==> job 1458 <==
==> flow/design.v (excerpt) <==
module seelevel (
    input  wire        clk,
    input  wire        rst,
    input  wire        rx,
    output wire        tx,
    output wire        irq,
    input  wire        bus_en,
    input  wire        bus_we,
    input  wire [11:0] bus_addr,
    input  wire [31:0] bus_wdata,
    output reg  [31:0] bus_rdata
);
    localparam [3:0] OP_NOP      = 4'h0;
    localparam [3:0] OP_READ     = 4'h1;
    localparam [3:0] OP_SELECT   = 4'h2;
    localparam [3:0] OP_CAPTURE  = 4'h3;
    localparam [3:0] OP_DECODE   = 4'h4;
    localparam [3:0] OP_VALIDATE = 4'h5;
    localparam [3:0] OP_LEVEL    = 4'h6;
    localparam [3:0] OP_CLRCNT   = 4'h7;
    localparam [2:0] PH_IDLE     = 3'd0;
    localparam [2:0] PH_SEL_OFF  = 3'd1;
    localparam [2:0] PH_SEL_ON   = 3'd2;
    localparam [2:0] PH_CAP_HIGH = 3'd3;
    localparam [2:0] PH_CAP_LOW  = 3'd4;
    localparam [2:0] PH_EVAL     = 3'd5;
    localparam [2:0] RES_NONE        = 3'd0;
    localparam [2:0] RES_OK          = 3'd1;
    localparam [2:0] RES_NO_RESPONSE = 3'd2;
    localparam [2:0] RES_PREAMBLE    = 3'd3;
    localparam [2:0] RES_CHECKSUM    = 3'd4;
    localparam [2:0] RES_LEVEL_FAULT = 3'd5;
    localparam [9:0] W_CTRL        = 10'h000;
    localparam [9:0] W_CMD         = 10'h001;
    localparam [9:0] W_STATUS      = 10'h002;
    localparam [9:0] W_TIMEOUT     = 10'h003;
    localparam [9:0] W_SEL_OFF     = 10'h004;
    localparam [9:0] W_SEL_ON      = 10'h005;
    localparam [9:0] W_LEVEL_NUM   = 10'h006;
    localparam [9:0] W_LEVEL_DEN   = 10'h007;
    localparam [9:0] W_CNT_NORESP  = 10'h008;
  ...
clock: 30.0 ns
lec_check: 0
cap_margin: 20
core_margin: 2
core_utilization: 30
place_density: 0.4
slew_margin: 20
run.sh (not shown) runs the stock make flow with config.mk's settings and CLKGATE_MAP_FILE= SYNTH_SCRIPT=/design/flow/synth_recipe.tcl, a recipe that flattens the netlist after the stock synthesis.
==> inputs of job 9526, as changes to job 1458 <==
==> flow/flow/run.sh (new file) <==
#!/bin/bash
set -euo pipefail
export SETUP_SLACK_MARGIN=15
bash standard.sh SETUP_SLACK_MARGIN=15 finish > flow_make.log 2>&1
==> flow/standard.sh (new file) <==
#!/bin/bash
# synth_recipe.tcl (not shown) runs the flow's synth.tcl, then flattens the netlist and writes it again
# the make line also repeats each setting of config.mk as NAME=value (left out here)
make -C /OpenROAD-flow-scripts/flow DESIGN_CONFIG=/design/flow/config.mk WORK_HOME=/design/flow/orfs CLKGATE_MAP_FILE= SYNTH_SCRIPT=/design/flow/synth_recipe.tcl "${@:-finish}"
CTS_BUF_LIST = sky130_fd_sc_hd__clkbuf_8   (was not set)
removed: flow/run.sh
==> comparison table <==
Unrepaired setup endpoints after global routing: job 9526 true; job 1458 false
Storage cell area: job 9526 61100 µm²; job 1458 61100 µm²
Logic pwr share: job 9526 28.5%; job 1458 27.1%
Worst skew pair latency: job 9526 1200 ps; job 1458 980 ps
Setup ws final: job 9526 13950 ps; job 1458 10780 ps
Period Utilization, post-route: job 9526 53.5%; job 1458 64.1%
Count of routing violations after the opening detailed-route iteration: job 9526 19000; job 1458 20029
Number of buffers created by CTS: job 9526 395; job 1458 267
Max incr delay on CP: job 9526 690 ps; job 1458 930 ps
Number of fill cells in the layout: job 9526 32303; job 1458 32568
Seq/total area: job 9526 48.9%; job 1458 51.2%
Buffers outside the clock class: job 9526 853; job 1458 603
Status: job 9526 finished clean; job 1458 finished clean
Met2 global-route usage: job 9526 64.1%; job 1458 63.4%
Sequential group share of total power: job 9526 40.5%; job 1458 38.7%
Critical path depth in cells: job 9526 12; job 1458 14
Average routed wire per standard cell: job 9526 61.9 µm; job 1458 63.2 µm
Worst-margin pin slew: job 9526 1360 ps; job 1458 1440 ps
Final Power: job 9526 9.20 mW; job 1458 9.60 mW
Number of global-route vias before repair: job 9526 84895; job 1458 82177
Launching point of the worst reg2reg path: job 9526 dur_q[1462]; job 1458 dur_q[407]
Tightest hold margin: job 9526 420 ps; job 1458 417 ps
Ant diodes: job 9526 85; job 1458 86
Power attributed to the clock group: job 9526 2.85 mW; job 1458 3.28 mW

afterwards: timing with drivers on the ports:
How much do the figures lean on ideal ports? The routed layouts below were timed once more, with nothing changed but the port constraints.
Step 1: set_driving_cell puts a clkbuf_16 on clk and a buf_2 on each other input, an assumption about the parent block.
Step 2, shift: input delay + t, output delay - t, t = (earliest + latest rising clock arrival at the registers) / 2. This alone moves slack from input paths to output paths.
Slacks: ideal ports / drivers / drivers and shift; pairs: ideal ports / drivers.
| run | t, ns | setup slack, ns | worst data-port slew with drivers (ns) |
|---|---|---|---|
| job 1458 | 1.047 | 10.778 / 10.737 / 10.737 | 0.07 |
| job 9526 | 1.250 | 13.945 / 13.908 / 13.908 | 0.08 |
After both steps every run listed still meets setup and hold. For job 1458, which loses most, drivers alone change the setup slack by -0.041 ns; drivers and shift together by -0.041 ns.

* * *

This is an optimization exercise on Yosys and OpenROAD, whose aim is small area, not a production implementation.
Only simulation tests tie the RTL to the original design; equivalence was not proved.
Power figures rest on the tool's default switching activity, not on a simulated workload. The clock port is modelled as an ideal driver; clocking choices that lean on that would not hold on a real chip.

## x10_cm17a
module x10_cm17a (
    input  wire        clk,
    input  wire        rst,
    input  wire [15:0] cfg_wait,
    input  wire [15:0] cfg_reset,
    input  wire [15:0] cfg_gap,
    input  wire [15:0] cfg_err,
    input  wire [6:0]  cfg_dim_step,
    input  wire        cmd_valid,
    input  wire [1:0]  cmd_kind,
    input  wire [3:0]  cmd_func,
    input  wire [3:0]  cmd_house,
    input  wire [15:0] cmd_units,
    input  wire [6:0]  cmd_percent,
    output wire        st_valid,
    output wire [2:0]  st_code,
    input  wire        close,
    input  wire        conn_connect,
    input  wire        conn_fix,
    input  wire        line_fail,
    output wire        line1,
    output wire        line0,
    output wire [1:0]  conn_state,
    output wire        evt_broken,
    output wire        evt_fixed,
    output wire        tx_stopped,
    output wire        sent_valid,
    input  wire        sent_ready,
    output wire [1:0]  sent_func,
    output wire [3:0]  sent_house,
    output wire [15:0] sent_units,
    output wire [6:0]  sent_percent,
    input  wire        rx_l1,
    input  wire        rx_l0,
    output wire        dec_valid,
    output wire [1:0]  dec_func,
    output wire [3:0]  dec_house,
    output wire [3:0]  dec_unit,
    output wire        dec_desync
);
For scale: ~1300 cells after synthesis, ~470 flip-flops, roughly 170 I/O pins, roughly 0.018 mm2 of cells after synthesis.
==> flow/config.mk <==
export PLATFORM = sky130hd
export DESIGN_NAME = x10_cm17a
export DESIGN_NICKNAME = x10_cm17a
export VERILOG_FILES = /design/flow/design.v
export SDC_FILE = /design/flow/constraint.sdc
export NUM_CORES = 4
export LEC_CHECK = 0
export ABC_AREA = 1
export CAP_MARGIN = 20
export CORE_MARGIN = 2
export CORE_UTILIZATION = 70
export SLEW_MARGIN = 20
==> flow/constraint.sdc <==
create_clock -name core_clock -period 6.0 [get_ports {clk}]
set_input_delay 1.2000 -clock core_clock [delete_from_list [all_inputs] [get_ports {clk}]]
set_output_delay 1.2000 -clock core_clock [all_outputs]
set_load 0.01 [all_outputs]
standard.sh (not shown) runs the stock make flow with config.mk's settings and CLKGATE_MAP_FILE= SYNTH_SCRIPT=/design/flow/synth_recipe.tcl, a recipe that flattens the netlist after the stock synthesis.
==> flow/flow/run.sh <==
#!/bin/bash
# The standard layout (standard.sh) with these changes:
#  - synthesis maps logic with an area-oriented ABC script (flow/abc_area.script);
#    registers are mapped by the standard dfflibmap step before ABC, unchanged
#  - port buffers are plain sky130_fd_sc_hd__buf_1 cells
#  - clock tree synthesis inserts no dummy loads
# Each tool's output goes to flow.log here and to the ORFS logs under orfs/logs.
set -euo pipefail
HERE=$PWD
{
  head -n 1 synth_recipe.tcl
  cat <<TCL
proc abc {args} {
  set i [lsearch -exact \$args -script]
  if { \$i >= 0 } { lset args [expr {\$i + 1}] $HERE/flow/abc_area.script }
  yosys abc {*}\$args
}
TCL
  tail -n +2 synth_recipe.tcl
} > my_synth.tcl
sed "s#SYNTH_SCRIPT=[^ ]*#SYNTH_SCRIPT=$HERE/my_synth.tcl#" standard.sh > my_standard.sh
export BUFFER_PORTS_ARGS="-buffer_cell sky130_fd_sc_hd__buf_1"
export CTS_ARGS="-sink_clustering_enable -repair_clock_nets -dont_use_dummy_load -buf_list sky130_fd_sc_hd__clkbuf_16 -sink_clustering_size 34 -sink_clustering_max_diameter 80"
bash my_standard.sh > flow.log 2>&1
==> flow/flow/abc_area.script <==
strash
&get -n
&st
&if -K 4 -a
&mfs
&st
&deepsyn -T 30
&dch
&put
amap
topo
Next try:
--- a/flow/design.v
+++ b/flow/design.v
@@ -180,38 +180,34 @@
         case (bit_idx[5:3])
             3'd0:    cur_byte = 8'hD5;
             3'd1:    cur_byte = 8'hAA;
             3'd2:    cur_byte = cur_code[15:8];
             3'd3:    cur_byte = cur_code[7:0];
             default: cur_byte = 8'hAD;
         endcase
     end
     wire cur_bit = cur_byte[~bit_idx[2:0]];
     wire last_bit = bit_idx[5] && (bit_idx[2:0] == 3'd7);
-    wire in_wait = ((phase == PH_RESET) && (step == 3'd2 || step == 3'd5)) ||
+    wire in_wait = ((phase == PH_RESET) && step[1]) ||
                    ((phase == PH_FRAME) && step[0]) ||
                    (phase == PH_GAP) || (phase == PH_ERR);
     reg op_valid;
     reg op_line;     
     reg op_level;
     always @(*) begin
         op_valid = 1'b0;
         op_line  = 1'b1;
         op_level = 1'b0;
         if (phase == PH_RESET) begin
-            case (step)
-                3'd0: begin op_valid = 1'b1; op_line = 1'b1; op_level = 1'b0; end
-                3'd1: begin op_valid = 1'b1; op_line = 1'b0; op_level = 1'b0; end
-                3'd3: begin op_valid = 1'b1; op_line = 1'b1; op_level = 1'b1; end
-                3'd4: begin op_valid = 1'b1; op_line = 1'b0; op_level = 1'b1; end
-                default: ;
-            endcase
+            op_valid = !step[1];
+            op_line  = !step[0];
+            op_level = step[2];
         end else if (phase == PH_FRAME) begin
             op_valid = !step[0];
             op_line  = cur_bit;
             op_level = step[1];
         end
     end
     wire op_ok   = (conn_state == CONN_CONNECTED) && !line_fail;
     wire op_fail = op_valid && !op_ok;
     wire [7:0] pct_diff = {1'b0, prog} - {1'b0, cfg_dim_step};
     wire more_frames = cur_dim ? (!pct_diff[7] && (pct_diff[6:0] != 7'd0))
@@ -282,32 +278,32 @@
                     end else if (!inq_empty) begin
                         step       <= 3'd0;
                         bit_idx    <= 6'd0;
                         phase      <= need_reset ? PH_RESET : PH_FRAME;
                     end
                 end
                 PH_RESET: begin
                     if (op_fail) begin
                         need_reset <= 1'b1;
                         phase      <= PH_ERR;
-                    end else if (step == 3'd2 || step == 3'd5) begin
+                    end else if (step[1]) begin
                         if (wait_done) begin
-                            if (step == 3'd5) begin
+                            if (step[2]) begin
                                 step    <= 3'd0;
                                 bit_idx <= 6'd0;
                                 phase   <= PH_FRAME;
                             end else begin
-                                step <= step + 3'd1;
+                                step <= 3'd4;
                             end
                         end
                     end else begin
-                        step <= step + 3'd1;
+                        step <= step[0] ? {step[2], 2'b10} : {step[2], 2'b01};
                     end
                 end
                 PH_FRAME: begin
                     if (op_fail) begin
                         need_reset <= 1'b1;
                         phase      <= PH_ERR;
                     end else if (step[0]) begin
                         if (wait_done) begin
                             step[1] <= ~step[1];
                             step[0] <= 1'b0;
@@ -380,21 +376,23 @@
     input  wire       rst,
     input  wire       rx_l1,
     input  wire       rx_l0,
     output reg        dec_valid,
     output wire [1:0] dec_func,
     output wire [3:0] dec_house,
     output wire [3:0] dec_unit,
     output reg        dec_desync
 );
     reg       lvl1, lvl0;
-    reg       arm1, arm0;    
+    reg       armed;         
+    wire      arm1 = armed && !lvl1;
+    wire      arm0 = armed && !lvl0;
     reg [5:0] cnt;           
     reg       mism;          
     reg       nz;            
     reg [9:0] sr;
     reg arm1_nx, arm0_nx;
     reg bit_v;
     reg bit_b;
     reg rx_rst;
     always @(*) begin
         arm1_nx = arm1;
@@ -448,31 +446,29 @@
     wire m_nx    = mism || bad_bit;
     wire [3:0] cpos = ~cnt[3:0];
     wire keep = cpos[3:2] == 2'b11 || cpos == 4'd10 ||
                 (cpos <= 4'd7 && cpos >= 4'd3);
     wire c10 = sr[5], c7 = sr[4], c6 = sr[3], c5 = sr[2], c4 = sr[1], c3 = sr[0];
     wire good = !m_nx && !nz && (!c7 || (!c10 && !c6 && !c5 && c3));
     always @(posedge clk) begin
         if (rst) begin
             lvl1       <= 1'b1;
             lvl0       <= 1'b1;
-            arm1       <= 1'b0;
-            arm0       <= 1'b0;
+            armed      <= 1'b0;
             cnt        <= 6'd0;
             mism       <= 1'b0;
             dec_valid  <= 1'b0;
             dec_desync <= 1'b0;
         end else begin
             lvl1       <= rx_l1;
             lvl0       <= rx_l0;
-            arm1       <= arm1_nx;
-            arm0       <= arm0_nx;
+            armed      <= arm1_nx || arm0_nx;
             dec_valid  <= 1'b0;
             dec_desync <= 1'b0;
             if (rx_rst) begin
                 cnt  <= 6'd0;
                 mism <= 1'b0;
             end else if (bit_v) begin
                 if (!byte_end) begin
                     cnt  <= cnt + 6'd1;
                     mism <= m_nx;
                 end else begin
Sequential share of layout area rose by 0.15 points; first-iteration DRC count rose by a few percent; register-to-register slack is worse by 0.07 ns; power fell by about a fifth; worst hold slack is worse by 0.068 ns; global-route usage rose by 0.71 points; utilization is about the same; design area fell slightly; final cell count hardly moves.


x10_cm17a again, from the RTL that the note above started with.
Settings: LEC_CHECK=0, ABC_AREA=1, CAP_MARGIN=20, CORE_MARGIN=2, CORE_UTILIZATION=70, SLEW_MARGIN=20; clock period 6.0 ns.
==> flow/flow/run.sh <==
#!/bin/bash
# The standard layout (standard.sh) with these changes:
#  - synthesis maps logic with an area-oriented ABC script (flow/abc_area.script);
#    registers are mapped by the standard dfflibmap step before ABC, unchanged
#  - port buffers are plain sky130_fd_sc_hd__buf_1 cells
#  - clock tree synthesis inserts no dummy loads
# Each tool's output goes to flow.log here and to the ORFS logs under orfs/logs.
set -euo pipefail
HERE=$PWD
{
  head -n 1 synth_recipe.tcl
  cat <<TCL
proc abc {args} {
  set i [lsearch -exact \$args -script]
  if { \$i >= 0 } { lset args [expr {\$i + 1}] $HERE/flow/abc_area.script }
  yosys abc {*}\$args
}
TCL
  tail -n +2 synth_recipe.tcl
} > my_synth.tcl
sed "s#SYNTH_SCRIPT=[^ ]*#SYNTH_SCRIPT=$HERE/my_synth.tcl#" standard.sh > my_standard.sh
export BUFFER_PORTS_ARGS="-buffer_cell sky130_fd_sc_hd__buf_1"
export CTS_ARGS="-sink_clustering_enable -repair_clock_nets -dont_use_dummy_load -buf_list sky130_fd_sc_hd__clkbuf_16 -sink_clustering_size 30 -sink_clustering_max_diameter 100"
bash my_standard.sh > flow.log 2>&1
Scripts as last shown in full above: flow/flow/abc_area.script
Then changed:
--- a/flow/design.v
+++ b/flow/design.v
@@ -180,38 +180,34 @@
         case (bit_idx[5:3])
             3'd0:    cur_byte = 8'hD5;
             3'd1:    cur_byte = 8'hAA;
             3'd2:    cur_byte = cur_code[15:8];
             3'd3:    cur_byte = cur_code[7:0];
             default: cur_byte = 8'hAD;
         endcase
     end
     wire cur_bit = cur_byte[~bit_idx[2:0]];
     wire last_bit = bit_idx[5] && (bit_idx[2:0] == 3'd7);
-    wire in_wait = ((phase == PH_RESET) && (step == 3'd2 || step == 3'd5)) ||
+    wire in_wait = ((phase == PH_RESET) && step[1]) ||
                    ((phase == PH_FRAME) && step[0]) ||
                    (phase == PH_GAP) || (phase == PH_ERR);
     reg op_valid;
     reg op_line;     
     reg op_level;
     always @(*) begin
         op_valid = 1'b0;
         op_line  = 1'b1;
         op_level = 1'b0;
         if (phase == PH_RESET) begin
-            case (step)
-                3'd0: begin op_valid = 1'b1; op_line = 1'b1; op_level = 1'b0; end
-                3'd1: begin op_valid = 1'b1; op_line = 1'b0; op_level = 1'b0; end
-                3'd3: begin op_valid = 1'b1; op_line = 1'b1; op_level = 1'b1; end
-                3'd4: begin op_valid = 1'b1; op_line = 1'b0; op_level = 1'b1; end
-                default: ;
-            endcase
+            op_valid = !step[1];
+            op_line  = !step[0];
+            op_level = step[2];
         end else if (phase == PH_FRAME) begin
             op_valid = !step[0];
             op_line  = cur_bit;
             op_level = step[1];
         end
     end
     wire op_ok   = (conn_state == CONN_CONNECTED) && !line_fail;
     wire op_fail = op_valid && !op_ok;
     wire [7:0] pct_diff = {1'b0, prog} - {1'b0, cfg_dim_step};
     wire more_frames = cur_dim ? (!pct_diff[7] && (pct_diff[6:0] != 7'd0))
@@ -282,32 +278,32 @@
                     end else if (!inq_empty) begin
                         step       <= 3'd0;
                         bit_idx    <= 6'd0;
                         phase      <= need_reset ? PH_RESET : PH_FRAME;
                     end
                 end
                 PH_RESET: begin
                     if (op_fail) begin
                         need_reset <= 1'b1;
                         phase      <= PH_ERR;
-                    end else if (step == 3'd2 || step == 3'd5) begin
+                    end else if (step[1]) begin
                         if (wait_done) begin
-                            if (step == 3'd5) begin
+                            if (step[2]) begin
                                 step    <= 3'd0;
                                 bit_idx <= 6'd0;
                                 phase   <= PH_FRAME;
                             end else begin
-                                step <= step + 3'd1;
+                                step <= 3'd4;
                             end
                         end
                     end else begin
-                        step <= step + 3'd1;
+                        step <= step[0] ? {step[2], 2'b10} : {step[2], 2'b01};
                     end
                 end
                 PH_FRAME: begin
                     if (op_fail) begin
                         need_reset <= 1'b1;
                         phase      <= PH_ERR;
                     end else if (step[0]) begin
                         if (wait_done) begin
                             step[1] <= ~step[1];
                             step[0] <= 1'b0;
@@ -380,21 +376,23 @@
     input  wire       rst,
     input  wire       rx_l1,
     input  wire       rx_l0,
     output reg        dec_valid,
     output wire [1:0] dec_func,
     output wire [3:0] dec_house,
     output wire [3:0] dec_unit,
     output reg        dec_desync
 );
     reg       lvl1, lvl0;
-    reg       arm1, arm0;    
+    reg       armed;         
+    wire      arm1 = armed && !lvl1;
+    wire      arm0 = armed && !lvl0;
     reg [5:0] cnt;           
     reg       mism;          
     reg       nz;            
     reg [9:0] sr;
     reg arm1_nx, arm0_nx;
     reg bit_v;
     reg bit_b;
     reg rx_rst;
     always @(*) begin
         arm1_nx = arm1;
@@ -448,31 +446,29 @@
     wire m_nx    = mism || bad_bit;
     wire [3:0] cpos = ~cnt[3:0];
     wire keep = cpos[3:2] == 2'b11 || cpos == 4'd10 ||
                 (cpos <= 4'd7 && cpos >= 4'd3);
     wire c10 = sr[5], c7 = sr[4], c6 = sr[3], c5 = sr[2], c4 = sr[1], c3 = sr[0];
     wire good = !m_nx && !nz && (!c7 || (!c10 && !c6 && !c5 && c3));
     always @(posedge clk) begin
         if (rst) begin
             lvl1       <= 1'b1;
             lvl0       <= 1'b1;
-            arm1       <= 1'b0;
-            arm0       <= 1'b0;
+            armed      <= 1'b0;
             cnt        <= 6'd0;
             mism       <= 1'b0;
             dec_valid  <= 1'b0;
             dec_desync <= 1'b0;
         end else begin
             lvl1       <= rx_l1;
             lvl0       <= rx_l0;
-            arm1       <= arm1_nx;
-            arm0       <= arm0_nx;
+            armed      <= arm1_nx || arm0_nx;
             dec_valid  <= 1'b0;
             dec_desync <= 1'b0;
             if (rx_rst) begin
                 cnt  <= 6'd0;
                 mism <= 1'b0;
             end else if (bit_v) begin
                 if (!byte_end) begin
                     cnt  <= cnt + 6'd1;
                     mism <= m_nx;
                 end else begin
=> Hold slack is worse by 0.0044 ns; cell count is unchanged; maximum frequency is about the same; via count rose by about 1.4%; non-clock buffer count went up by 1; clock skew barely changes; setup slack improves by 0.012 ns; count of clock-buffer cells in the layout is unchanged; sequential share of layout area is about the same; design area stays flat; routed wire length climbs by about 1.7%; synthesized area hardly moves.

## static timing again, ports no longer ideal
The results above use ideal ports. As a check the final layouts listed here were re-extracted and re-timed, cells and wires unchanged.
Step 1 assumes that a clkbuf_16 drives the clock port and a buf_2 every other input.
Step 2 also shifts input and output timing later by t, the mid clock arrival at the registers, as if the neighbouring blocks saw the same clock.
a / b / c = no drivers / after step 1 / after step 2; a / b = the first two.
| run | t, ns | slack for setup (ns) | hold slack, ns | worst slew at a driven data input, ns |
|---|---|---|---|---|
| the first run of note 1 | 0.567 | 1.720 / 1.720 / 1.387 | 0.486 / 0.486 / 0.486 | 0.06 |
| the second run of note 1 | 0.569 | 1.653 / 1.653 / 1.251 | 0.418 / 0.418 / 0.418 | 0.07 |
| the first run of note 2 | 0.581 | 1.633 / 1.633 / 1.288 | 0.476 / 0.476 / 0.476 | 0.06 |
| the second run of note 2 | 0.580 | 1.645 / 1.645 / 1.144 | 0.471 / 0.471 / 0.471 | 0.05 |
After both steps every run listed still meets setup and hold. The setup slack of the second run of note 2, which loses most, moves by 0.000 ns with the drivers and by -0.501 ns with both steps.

--

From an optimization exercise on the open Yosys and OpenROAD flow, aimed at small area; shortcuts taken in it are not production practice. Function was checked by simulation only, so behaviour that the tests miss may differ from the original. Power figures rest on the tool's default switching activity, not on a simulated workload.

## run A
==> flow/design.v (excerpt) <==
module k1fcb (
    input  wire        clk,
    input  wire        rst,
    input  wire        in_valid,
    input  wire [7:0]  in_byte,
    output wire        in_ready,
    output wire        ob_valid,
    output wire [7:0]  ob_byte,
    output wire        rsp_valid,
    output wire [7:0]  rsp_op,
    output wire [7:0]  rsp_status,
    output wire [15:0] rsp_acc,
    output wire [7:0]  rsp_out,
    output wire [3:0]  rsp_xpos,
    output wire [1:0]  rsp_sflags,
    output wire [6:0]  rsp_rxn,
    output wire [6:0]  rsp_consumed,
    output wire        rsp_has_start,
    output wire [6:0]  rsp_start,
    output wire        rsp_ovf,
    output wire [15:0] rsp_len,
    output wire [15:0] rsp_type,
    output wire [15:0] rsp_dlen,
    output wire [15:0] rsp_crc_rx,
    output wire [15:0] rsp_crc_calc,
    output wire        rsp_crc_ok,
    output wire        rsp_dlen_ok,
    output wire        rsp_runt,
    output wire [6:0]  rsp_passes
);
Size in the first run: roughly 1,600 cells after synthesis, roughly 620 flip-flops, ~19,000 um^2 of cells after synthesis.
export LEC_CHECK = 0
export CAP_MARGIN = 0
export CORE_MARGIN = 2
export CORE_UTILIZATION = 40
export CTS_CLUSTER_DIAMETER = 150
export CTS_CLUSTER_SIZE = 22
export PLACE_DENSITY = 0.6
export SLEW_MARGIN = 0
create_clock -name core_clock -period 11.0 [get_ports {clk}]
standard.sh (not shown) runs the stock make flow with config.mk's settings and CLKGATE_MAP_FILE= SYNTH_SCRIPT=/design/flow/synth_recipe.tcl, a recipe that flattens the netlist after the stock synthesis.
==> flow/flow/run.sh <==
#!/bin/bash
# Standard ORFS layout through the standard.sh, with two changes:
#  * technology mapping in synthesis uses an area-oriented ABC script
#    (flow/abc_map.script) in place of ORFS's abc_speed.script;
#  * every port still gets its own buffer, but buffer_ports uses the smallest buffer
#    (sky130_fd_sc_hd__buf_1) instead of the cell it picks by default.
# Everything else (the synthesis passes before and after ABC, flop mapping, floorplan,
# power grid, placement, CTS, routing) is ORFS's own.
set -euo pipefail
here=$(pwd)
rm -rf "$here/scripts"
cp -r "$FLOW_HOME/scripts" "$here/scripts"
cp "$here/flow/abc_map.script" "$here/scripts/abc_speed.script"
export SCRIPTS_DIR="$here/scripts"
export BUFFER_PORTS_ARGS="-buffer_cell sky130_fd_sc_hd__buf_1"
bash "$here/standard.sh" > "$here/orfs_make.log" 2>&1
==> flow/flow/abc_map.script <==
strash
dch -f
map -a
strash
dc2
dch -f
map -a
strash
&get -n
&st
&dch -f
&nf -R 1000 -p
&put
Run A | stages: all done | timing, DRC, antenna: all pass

**WHAT THE TASK ASKS:** Please filter the entries above down to the lines holding "Number" and copy them.

**ANSWER SECTION:**
Number of buffers created by CTS: job 9526 395; job 1458 267
Number of fill cells in the layout: job 9526 32303; job 1458 32568
Number of global-route vias before repair: job 9526 84895; job 1458 82177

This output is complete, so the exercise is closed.